***** Data listing *****
File: src/soc_timer.sv
// apb system timer: clock or reference-tick counter, compare with auto-reset, irq pulse
`timescale 1ns/1ps

module soc_timer
  import soc_periph_pkg::*;
(
  input  logic     clk_i,
  input  logic     arst_n_i,
  input  apb_req_t apb_req_i,
  output apb_rsp_t apb_rsp_o,
  input  logic     ref_tick_i,
  output logic     timer_irq_o
);

  apb_addr_u                 addr;
  logic                      wr_en;
  logic                      count_wr;
  logic [1:0]                cfg_q;
  logic [APB_DATA_WIDTH-1:0] count_q;
  logic [APB_DATA_WIDTH-1:0] cmp_q;
  logic                      advance;
  logic                      match;

  assign addr.word = apb_req_i.paddr;
  assign wr_en     = apb_wr_access(apb_req_i);
  assign count_wr  = wr_en && addr.fields.offset == TIMER_COUNT;

  // one step per clock, or per slow clock rise in ref mode
  assign advance = cfg_q[TIMER_CFG_EN_BIT] &
                   (cfg_q[TIMER_CFG_REFCLK_BIT] ? ref_tick_i : 1'b1);
  assign match   = advance && (count_q == cmp_q);

  ////////////////////////////////////////
  // counter
  ////////////////////////////////////////
  always_ff @(posedge clk_i or negedge arst_n_i) begin
    if (!arst_n_i) begin
      cfg_q   <= '0;
      count_q <= '0;
      cmp_q   <= '0;
    end else begin
      if (wr_en && addr.fields.offset == TIMER_CFG) begin
        cfg_q <= {apb_req_i.pwdata[TIMER_CFG_REFCLK_BIT],
                  apb_req_i.pwdata[TIMER_CFG_EN_BIT]};
      end
      if (wr_en && addr.fields.offset == TIMER_CMP) begin
        cmp_q <= apb_req_i.pwdata;
      end
      // software load has priority over counting
      if (count_wr) begin
        count_q <= apb_req_i.pwdata;
      end else if (match) begin
        count_q <= '0;
      end else if (advance) begin
        count_q <= count_q + 1'b1;
      end
    end
  end

  // pulse on the matching step, fc_event_map registers it
  assign timer_irq_o = match;

  always_comb begin
    case (addr.fields.offset)
      TIMER_CFG:   apb_rsp_o.prdata = APB_DATA_WIDTH'(cfg_q);
      TIMER_COUNT: apb_rsp_o.prdata = count_q;
      TIMER_CMP:   apb_rsp_o.prdata = cmp_q;
      default:     apb_rsp_o.prdata = '0;
    endcase
  end

  assign apb_rsp_o.pready  = 1'b1;
  assign apb_rsp_o.pslverr = 1'b0;

  a_irq_when_enabled: assert property (
    @(posedge clk_i) disable iff (!arst_n_i)
    timer_irq_o |-> cfg_q[TIMER_CFG_EN_BIT]
  ) else $error("timer irq while disabled");

endmodule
*****
Each line in the data that holds the string "output" needs to be copied.

  output apb_rsp_t apb_rsp_o,
  output logic     timer_irq_o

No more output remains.